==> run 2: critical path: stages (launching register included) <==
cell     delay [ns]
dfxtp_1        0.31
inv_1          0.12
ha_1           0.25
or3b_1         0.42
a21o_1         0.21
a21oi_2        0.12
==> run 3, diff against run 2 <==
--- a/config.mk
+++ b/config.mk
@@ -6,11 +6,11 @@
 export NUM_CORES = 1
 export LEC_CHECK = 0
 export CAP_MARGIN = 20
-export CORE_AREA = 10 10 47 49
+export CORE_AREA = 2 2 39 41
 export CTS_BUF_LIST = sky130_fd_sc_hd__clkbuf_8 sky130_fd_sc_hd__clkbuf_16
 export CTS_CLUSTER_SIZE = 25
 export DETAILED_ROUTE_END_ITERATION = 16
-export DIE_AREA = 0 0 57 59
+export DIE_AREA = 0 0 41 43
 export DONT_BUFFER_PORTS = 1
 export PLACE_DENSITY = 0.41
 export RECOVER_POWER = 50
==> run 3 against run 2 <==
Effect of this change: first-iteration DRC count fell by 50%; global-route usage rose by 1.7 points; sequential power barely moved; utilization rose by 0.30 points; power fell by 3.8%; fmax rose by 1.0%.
<file path="config.mk">
export PLATFORM = sky130hd
export DESIGN_NAME = clock_report_top
export DESIGN_NICKNAME = d
export VERILOG_FILES = /design/src/clock_report_pkg.sv /design/src/clock_report_top.sv /design/src/report_formatter.sv /design/src/time_unit_counter.sv /design/src/tx_queue.sv
export VERILOG_INCLUDE_DIRS = /design/src /design/src/include
export SDC_FILE = /design/constraint.sdc
export NUM_CORES = 1
export LEC_CHECK = 0
export BUFFER_PORTS_ARGS = -buffer_cell sky130_fd_sc_hd__buf_2
export CAP_MARGIN = 30
export CORE_ASPECT_RATIO = 1.75
export CORE_MARGIN = 5
export CORE_UTILIZATION = 25
export DETAILED_ROUTE_END_ITERATION = 6
export GPL_TIMING_DRIVEN = 0
export MAX_ROUTING_LAYER = met4
export PLACE_DENSITY = 0.4
export SYNTH_ARGS = -nofsm -noshare
export SYNTH_HDL_FRONTEND = slang
export SYNTH_HIERARCHICAL = 1
export SYNTH_SLANG_ARGS = --single-unit
</file>
<file path="constraint.sdc">
create_clock -name i_sec_in -period 3.8 [get_ports i_sec_in]
set_clock_uncertainty 0.1 [all_clocks]
set_input_delay 0.19 -clock i_sec_in [delete_from_list [all_inputs] [get_ports i_sec_in]]
set_output_delay 0.19 -clock i_sec_in [all_outputs]
set_load 0.1 [all_outputs]
</file>
<file path="src/include/clock_report_defs.svh">
// clock report constants for counter moduli, line characters and tx queue sizing
`ifndef CLOCK_REPORT_DEFS_SVH
`define CLOCK_REPORT_DEFS_SVH

// ------------------------------------------------------------
// time of day counters
// ------------------------------------------------------------
`define SEC_MOD       60      // seconds wrap
`define MIN_MOD       60      // minutes wrap
`define HR_MOD        24      // hours wrap
`define UNIT_COUNT    3       // sec, min, hr stages

// ------------------------------------------------------------
// report line, CR hh:mm:ss
// ------------------------------------------------------------
`define ASCII_CR      8'h0D
`define ASCII_COLON   8'h3A
`define ASCII_ZERO    8'h30   // digit char is zero plus value
`define LINE_LEN      9

`define TXQ_DEPTH     16
`define TXQ_ADDR_W    4
`define TX_STROBE_LEN 2       // o_rdy cycles per char

`endif

</file>
<file path="src/clock_report_pkg.sv">
// clock report types shared by the counters, the formatter and the tx queue
`default_nettype none

package clock_report_pkg;

	// two decimal digits of one counter
	typedef struct packed {
		logic [3:0] tens;
		logic [3:0] ones;
	} digit_pair_t;

	// hour in the top byte, seconds in the bottom
	typedef struct packed {
		digit_pair_t hr;
		digit_pair_t min;
		digit_pair_t sec;
	} time_of_day_t;

	// one state per character of the line, plus idle
	typedef enum logic [3:0] {
		FMT_IDLE, FMT_CR, FMT_HR_T, FMT_HR_O, FMT_COL1,
		FMT_MIN_T, FMT_MIN_O, FMT_COL2, FMT_SEC_T, FMT_SEC_O
	} fmt_state_t;

	typedef enum logic [1:0] {
		TX_IDLE, TX_STROBE, TX_WAIT_ACCEPT
	} tx_state_t;

endpackage

`default_nettype wire

</file>
<file path="src/clock_report_top.sv">
// clock report top: time of day counters, line formatter and UART tx queue
`default_nettype none
`include "clock_report_defs.svh"

module clock_report_top
	import clock_report_pkg::*;
(
	input  wire        i_sec_in,
	input  wire        i_rst,
	input  wire        i_sec_tick,   // one cycle per second
	input  wire        i_buf_rdy,
	output logic [7:0] o_data,
	output logic       o_rdy
);

	logic [`UNIT_COUNT-1:0] carry_in;
	digit_pair_t            digits [`UNIT_COUNT];
	time_of_day_t           tod;
	logic                   q_write;
	logic                   q_full;
	logic [7:0]             q_char;

	assign carry_in[0] = i_sec_tick;

	// ------------------------------------------------------------
	// sec, min, hr stages, each carrying into the next
	// ------------------------------------------------------------
	for (genvar k = 0; k < `UNIT_COUNT; k++) begin : g_unit
		localparam int MOD = (k == 0) ? `SEC_MOD : ((k == 1) ? `MIN_MOD : `HR_MOD);
		if (k < `UNIT_COUNT - 1) begin : g_mid
			time_unit_counter #(.MODULUS(MOD)) u_counter (
				.i_sec_in(i_sec_in), .i_rst(i_rst), .i_carry_in(carry_in[k]),
				.o_carry_out(carry_in[k + 1]), .o_digits(digits[k])
			);
		end else begin : g_last
			time_unit_counter #(.MODULUS(MOD)) u_counter (
				.i_sec_in(i_sec_in), .i_rst(i_rst), .i_carry_in(carry_in[k]),
				.o_carry_out(), .o_digits(digits[k])   // day wrap goes nowhere
			);
		end
	end

	assign tod.hr  = digits[2];
	assign tod.min = digits[1];
	assign tod.sec = digits[0];

	report_formatter u_formatter (
		.i_sec_in(i_sec_in), .i_rst(i_rst), .i_sec_tick(i_sec_tick), .i_time(tod),
		.i_q_full(q_full), .o_q_write(q_write), .o_q_char(q_char)
	);

	tx_queue u_queue (
		.i_sec_in(i_sec_in), .i_rst(i_rst), .i_write(q_write), .i_char(q_char),
		.o_full(q_full), .i_buf_rdy(i_buf_rdy), .o_data(o_data), .o_rdy(o_rdy)
	);

endmodule

`default_nettype wire

</file>
<file path="src/report_formatter.sv">
// report formatter: writes one CR hh:mm:ss line into the tx queue per reported second
`default_nettype none
`include "clock_report_defs.svh"

module report_formatter
	import clock_report_pkg::*;
(
	input  wire          i_sec_in,
	input  wire          i_rst,
	input  wire          i_sec_tick,
	input  time_of_day_t i_time,
	input  wire          i_q_full,
	output logic         o_q_write,
	output logic [7:0]   o_q_char
);

	fmt_state_t   state;
	fmt_state_t   nxt_state;
	time_of_day_t time_q;    // snapshot taken with the CR
	logic [7:0]   char_c;

	function automatic logic [7:0] digit_char(input logic [3:0] d);
		return `ASCII_ZERO + {4'h0, d};
	endfunction

	// ------------------------------------------------------------
	// character and successor per step
	// ------------------------------------------------------------
	always_comb begin
		nxt_state = state;
		char_c    = `ASCII_CR;
		case (state)
			FMT_CR:    nxt_state = FMT_HR_T;
			FMT_HR_T:  begin char_c = digit_char(time_q.hr.tens);  nxt_state = FMT_HR_O;  end
			FMT_HR_O:  begin char_c = digit_char(time_q.hr.ones);  nxt_state = FMT_COL1;  end
			FMT_COL1:  begin char_c = `ASCII_COLON;                nxt_state = FMT_MIN_T; end
			FMT_MIN_T: begin char_c = digit_char(time_q.min.tens); nxt_state = FMT_MIN_O; end
			FMT_MIN_O: begin char_c = digit_char(time_q.min.ones); nxt_state = FMT_COL2;  end
			FMT_COL2:  begin char_c = `ASCII_COLON;                nxt_state = FMT_SEC_T; end
			FMT_SEC_T: begin char_c = digit_char(time_q.sec.tens); nxt_state = FMT_SEC_O; end
			FMT_SEC_O: begin char_c = digit_char(time_q.sec.ones); nxt_state = FMT_IDLE;  end
			default:   nxt_state = FMT_IDLE;
		endcase
	end

	always_ff @(posedge i_sec_in or posedge i_rst) begin
		if (i_rst) begin
			state <= FMT_IDLE;
		end else if (state == FMT_IDLE) begin
			if (i_sec_tick)
				state <= FMT_CR;   // ticks during a line are not reported
		end else if (!i_q_full) begin
			state <= nxt_state;
		end
	end

	// counters already hold the tick by the time the CR goes out
	always_ff @(posedge i_sec_in) begin
		if (state == FMT_CR && !i_q_full)
			time_q <= i_time;
	end

	assign o_q_write = (state != FMT_IDLE) && !i_q_full;  // stall on full
	assign o_q_char  = char_c;

endmodule

`default_nettype wire

</file>
<file path="src/time_unit_counter.sv">
// time unit counter: one wrapping stage of the clock with carry out and decimal split
`default_nettype none

module time_unit_counter
	import clock_report_pkg::*;
#(
	parameter int MODULUS = 60
) (
	input  wire         i_sec_in,
	input  wire         i_rst,
	input  wire         i_carry_in,   // one cycle strobe from the stage below
	output logic        o_carry_out,
	output digit_pair_t o_digits
);

	localparam int CW       = $clog2(MODULUS);
	localparam int MAX_TENS = (MODULUS - 1) / 10;

	logic [CW-1:0] count;
	logic          at_top;

	assign at_top      = (count == CW'(MODULUS - 1));
	assign o_carry_out = i_carry_in && at_top;   // same cycle as the wrap

	always_ff @(posedge i_sec_in or posedge i_rst) begin
		if (i_rst) begin
			count <= '0;
		end else if (i_carry_in) begin
			if (at_top)
				count <= '0;
			else
				count <= count + 1'b1;
		end
	end

	// ------------------------------------------------------------
	// binary to two digits
	// ------------------------------------------------------------
	// highest tens bucket the count reaches wins
	always_comb begin
		o_digits.tens = 4'd0;
		o_digits.ones = 4'(count);
		for (int t = 1; t <= MAX_TENS; t++) begin
			if (int'(count) >= t * 10) begin
				o_digits.tens = 4'(t);
				o_digits.ones = 4'(int'(count) - t * 10);
			end
		end
	end

endmodule

`default_nettype wire

</file>
<file path="src/tx_queue.sv">
// tx queue: circular character buffer feeding the UART with a timed ready strobe
`default_nettype none
`include "clock_report_defs.svh"

module tx_queue
	import clock_report_pkg::*;
(
	input  wire        i_sec_in,
	input  wire        i_rst,
	input  wire        i_write,
	input  wire  [7:0] i_char,
	output logic       o_full,
	input  wire        i_buf_rdy,    // UART can take a byte
	output logic [7:0] o_data,
	output logic       o_rdy
);

	localparam int CW = `TXQ_ADDR_W + 1;
	localparam int SW = $clog2(`TX_STROBE_LEN + 1);

	logic [7:0]            mem [`TXQ_DEPTH];
	logic [`TXQ_ADDR_W-1:0] wr_idx;
	logic [`TXQ_ADDR_W-1:0] rd_idx;
	logic [CW-1:0]         count;
	tx_state_t             tx_state;
	logic [SW-1:0]         strb_cnt;
	logic                  seen_low;   // UART dropped ready since the last load
	logic                  wr_en;
	logic                  rd_en;
	logic                  empty;

	assign o_full = (count == CW'(`TXQ_DEPTH));
	assign empty  = (count == '0);
	assign wr_en  = i_write && !o_full;
	assign rd_en  = (tx_state == TX_IDLE) && !empty && i_buf_rdy;

	// ------------------------------------------------------------
	// buffer and indices
	// ------------------------------------------------------------
	always_ff @(posedge i_sec_in) begin
		if (wr_en)
			mem[wr_idx] <= i_char;
	end

	always_ff @(posedge i_sec_in or posedge i_rst) begin
		if (i_rst) begin
			wr_idx <= '0;
			rd_idx <= '0;
			count  <= '0;
		end else begin
			if (wr_en)
				wr_idx <= wr_idx + 1'b1;   // wraps at depth
			if (rd_en)
				rd_idx <= rd_idx + 1'b1;
			case ({wr_en, rd_en})
				2'b10:   count <= count + 1'b1;
				2'b01:   count <= count - 1'b1;
				default: count <= count;
			endcase
		end
	end

	// ------------------------------------------------------------
	// hand-off to the UART
	// ------------------------------------------------------------
	always_ff @(posedge i_sec_in or posedge i_rst) begin
		if (i_rst) begin
			tx_state <= TX_IDLE;
			strb_cnt <= '0;
			seen_low <= 1'b0;
			o_data   <= 8'h00;
		end else begin
			case (tx_state)
				TX_IDLE: begin
					if (rd_en) begin
						o_data   <= mem[rd_idx];   // held until the next load
						strb_cnt <= '0;
						seen_low <= 1'b0;
						tx_state <= TX_STROBE;
					end
				end
				TX_STROBE: begin
					if (!i_buf_rdy)
						seen_low <= 1'b1;
					if (strb_cnt == SW'(`TX_STROBE_LEN - 1))
						tx_state <= TX_WAIT_ACCEPT;
					else
						strb_cnt <= strb_cnt + 1'b1;
				end
				TX_WAIT_ACCEPT: begin
					if (!i_buf_rdy)
						seen_low <= 1'b1;
					else if (seen_low)
						tx_state <= TX_IDLE;   // low then high again, byte taken
				end
				default: tx_state <= TX_IDLE;
			endcase
		end
	end

	assign o_rdy = (tx_state == TX_STROBE);

endmodule

`default_nettype wire

</file>
# Word level (Yosys, flattened, before mapping)
# Memories as Yosys holds them, arrays and structs flattened. A register that Yosys moved wholly into a read port is not among the register bits.
# Cells that the tools add are included.
dict set report op_classes {
  add_sub_neg 26
  magnitude_cmp 12
  eq_ne 26
  muxes 34
  reduce_logical 27
}
# op n
set op_table {}
lappend op_table {{one-hot mux 8 bit (7 select lines)} 1}
lappend op_table {{two-way mux 6 bit} 6}
lappend op_table {{adder 6 x 4 -> 7 bit, first input constant} 5}
lappend op_table {{one-hot mux 4 bit (8 select lines)} 1}
lappend op_table {{two-way mux 5 bit} 6}
lappend op_table {{subtractor 4 bit, second input constant} 7}
lappend op_table {{greater-or-equal comparator 6 x 5 -> 1 bit, second input constant} 4}
lappend op_table {{greater-or-equal comparator 6 bit, second input constant} 4}
lappend op_table {{two-way mux 4 bit} 6}
lappend op_table {{equality test 4 x 3 -> 1 bit, second input constant} 4}
lappend op_table {{adder 6 x 1 -> 6 bit, second input constant} 2}
lappend op_table {{equality test 6 bit, second input constant} 2}
lappend op_table {{greater-or-equal comparator 6 x 4 -> 1 bit, second input constant} 2}
lappend op_table {{two-way mux 2 bit} 6}
lappend op_table {{subtractor 4 x 3 -> 4 bit, second input constant} 3}
lappend op_table {{adder 5 x 1 -> 5 bit, second input constant} 2}
lappend op_table {{equality test 5 bit, second input constant} 2}
lappend op_table {{inequality test 2 bit, second input constant} 5}
lappend op_table {{one-hot mux 5 bit (2 select lines)} 1}
lappend op_table {{adder 4 x 1 -> 4 bit, second input constant} 2}
lappend op_table {{equality test 4 x 2 -> 1 bit, second input constant} 2}
lappend op_table {{equality test 4 bit, second input constant} 2}
lappend op_table {{OR reduction 2 bit} 4}
lappend op_table {{OR reduction 4 bit} 2}
lappend op_table {{24 further kinds} 44}
dict set report word_totals {
  register_bits 61
  ramBits 128
  input_bits 4
  out_inout_bits 9
  word_cells 146
  mem_count 1
}
# name words word_bits read_ports rd_ports_with_merged_regs write_ports line_no
set memory_table {}
lappend memory_table {u_queue.mem 16 8 1 1 1 tx_queue.sv:21} ;# logic [7:0] mem [`TXQ_DEPTH];

# Longest topological paths before layout
# Gate-level depths: netlist of run 1.
dict set report logic_depth {
  depth_word 6
  mapped_depth 14
}

# Hierarchy
# The synthesis of run 1 kept the hierarchy.
# module n_inst cells_each area_per_inst_um2
set modules_own_cells {}
lappend modules_own_cells {tx_queue 1 345 6308.6}
lappend modules_own_cells {{time_unit_counter (g_unit[0].g_mid.u_counter ...)} 2 93 762.0}
lappend modules_own_cells {report_formatter 1 99 1277.5}
lappend modules_own_cells {{time_unit_counter (g_unit[2].g_last.u_counter)} 1 56 480.5}

# Worst setup path after synthesis of run 1
# No wires, ideal clock.
dict set report synth_path {
  kind {register to register}
  start {register u_queue.count[1]}
  end {register u_queue.count[4]}
  t_arrival_ps 2899
  path_slack_ps 678
  path_stages_with_launch 15
  path_buffers 2
  synth_period_minus_slack_ps 3122
  path_cell_list {dfrtp_1 > buf_6 > or4_4 > nor2_1 > a21oi_1 > a21boi_1 > inv_1 > ha_1 > clkbuf_1 > xor2_1 > ha_1 > and3b_1 > o21ai_0 > a31oi_1 > xnor2_1}
}
dict set report synth_between {
  elab_chain_cells 6
  elab_cells_between_ends 14
  classes_between {2 x add/sub; 3 x eq/ne; 1 x mux; 8 x reduce/logical}
}
# item line_no
set synth_rtl {}
lappend synth_rtl {{start: declaration} tx_queue.sv:24} ;# logic [CW-1:0] count;
lappend synth_rtl {{start signal: assignment} tx_queue.sv:56} ;# 2'b10: count <= count + 1'b1;
lappend synth_rtl {{start signal: assignment} tx_queue.sv:57} ;# 2'b01: count <= count - 1'b1;
lappend synth_rtl {{start signal: assignment} tx_queue.sv:58} ;# default: count <= count;
lappend synth_rtl {{equality test 5 bit (*)} tx_queue.sv:32} ;# assign o_full = (count == CW'(`TXQ_DEPTH));
lappend synth_rtl {{via q_full} clock_report_top.sv:20} ;# logic q_full;
lappend synth_rtl {{logical NOT 1 bit (*)} report_formatter.sv:63} ;# assign o_q_write = (state != FMT_IDLE) && !i_q_full;
lappend synth_rtl {{logical AND 1 bit (*)} report_formatter.sv:63}
lappend synth_rtl {{via q_write} clock_report_top.sv:19} ;# logic q_write;
lappend synth_rtl {{logical AND 1 bit (*)} tx_queue.sv:34} ;# assign wr_en = i_write && !o_full;
lappend synth_rtl {{equality test 2 x 1 -> 1 bit / equality test 2 bit (equally long branches)} tx_queue.sv:55} ;# case ({wr_en, rd_en})
lappend synth_rtl {{one-hot mux 5 bit (2 select lines) / nonzero test 2 bit (equally long branches)} n/a}
# The timed path passes the listed nets; every way through them passes the cells marked *.
# A chain may end at the register's enable or synchronous reset.

# Final worst setup path of run 1
dict set report layout_path {
  start {register u_queue.count[2]}
  end {register u_queue.count[4]}
}
# Same word-level chain as after synthesis.

==> results by group, run 1 <==
Finish
  – Nets: 779
  – Diode count: 0
  – Layout area overhead: 15.4%
  – Share of post-route cells with drive strength above 1: 20.7%

CTS
  – CTS tree: built
  – Root Driver: clkbuf_16
  – Htree depth: 4
  – Setup bufs post-CTS: 0
  – Clock-pin slew on the worst setup and hold paths: 0.08 ns
  – Worst-Skew Late Latency: 0.44 ns
  – Longest Clk Path Bufs: 2
  – Clock Sinks: 199
  – CTS buffer count: 17

Critical path
  – Worst setup EP type: flip-flop
  – CP arrival: 3.77 ns
  – Worst reg2reg startpoint: u_queue/count[2]
  – Startpoint Class: flip-flop
  – Critical Path RT: 4.07 ns
  – Critical path class: reg -> reg
  – RR Endpoint: u_queue/count[4]
  – R2R cell count: 14
  – Reg2reg setup slack: 0.31 ns
  – Crit-path max FO: 9

Timing
  – Post-route minimum period: 3.49 ns
  – PnR worst setup slack: 0.307 ns
  – Final setup viols: 0
  – Peak Freq: 286 MHz
  – Rel. slew slack: 32.2%
  – Pin slew with the least headroom to its limit: 1.01 ns
  – Hold Violations, Final: 0
  – RSZ-0062 raised after global routing: false
  – Final Slew Violations: 0
  – Total negative slack: 0 ns
  – Fin crit share: 91.9%

Synth
  – Syn avg cell area: 14.0 um2
  – Synth Instances: 685
  – Synthesized area: 9590 um2
  – Synth warn: 6

Worst hold path
  – Hold Path Sink: u_queue/seen_low
  – Min-Delay Path Class: in -> reg
  – Worst hold path cell count: 4
  – Worst hold start: i_buf_rdy

Run
  – Max cap viols: 0

Global route
  – GRT Overall Usage: 11.5%
  – Vias in the first global route: 6009
  – Global-route wire length before repair: 35.4 mm
  – Largest net degree at the start of global routing: 22
  – Total grt overflow: 0
  – Initial antenna violation count: 0

Power
  – Power per cell area: 842 nW/um2
  – Peak supply drop: 0.000336 V
  – Leakage: 0.00388 uW

Routing
  – DR DRC count: 0
  – DR iter-0 viols: 250
  – Routed Wire Length: 22.6 mm
  – Drt first pass iters: 4
  – WL per Instance: 18.4 um
  – Vias: 5525
  – Vias per cell: 4.49
  – Routed Antenna Nets: 0

Floorplanning
  – Die area: 42500 um2
  – Die Span Y: 269 um
  – Core region area: 38200 um2
  – Chip width: 158 um
  – I/O pin count: 13
  – Initial Util: 25.1%
  – Num rows: 95

Placed design
  – Routability cong.: 0.777
  – Buffers on Ports: 12
  – Setup WS pre-CTS: 0.0271 ns
  – Dpl hpwl: 16.8 mm

Run status
  – Outcome: finished clean
-- how the worst max path moves through the flow --
stage,to,from,cells after the start,slack [ns]
3_5_place_dp,u_queue/count[4],u_queue/count[1],14,0.03
2_1_floorplan,u_queue/count[4],u_queue/count[1],14,0.68
3_3_place_gp,u_queue/mem[3][7],u_formatter/state[0],7,-0.30
4_1_cts,u_queue/count[4],u_queue/count[2],14,0.01
5_1_grt,u_queue/count[4],u_queue/tx_state[1],13,0.006
6_report,u_queue/count[4],u_queue/count[2],14,0.31
-- routing by layer --
metal / GRT usage (%) / part of all wire (%) / vias up
met4: 3.78 / 1.9 / 0
met3: 2.06 / 2.0 / 16
met2: 22.6 / 60 / 51
met5: - / 0 / -
li1: - / - / 2690
met1: 11.1 / 36 / 2768
-- where the power goes --
group | switching [uW] | internal, uW
registers | 303 | 3280
clock network | 923 | 892
logic | 2440 | 1460
total | 3670 | 5640
-- flip-flops by register name (all words and copies together), names as in the netlist, 2 cells and up --
name                           cells
u_formatter/time_q                24
u_queue/wr_idx                     4
g_unit.g_last.u_counter/count      5
u_queue/tx_state                   2
u_queue/rd_idx                     4
g_unit.g_mid.u_counter/count      12
u_queue/o_data                     8
u_queue/mem                      128
u_queue/count                      5
u_formatter/state                  4
u_queue/strb_cnt                   2
-- placed cells by master (no fill, tap or decap), drive strengths merged, types with 5 or more instances in the layout --
cell type    n
inv         42
conb         6
o21ai       34
xor2         7
nand3       17
ha          43
clkbuf      30
nor3         9
a31oi        7
mux2        14
dfrtp       47
nand2       31
clkinv       7
mux4        32
a21oi       27
xnor2       19
and2         8
nand2b       9
o22ai       17
nor2b        9
nor2        33
a311oi       5
a211oi       8
edfxtp     152
buf         53
-- cell type report --
class                      instances  area (um2)
tap                              485         607
sequential                       199        5740
multi-input combinational        412        3510
buffer                            42         255
inverter                          34         128
clock buffer                      17         425
timing repair buffer              26         223
clock inverter                    15         175
fill                            3899       27100
-- worst max-delay path, cell delays in order (launching register included) --
cell	delay, ns
dfrtp_1	0.36
buf_4	0.16
or4_4	0.57
nor2_2	0.31
a21oi_1	0.14
a21boi_2	0.25
inv_1	0.12
ha_1	0.14
clkbuf_1	0.31
xor2_1	0.19
ha_1	0.21
and3b_1	0.16
o21ai_0	0.06
a31oi_1	0.20
xnor2_1	0.13
-- metrics by stage --
| stage | cell area (um2) | utilization (%) | power [uW] | std cells | hold WS, ns |
|---|---|---|---|---|---|
| floorplan | 9590 | - | 6350 | 687 | -0.144 |
| global placement | 10300 | 26.9 | 7510 | 1184 | 0.101 |
| detailed placement | 10400 | 27.3 | 7650 | 1196 | 0.102 |
| CTS | 11100 | 29.0 | 9510 | 1230 | 0.0439 |
| global route | 11100 | 29.0 | 9940 | 1230 | 0.0747 |
| finish | 11100 | 29.0 | 9310 | 1230 | 0.0724 |
-- timing repair --
| item | CTS | global route |
|---|---|---|
| endpoints found under the setup margin | 0 | 2 |
| endpoints found under the hold margin | 30 | 0 |
| hold buffers | 2 | 0 |
| resized for setup | 0 | 2 |
Note: power is estimated with default switching activity, not from simulation.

§ **WHAT THE TASK ASKS**
Every line that contains the string "assignment" should be copied from the entries.

§ **RESULT BELOW**
lappend synth_rtl {{start signal: assignment} tx_queue.sv:56} ;# 2'b10: count <= count + 1'b1;
lappend synth_rtl {{start signal: assignment} tx_queue.sv:57} ;# 2'b01: count <= count - 1'b1;
lappend synth_rtl {{start signal: assignment} tx_queue.sv:58} ;# default: count <= count;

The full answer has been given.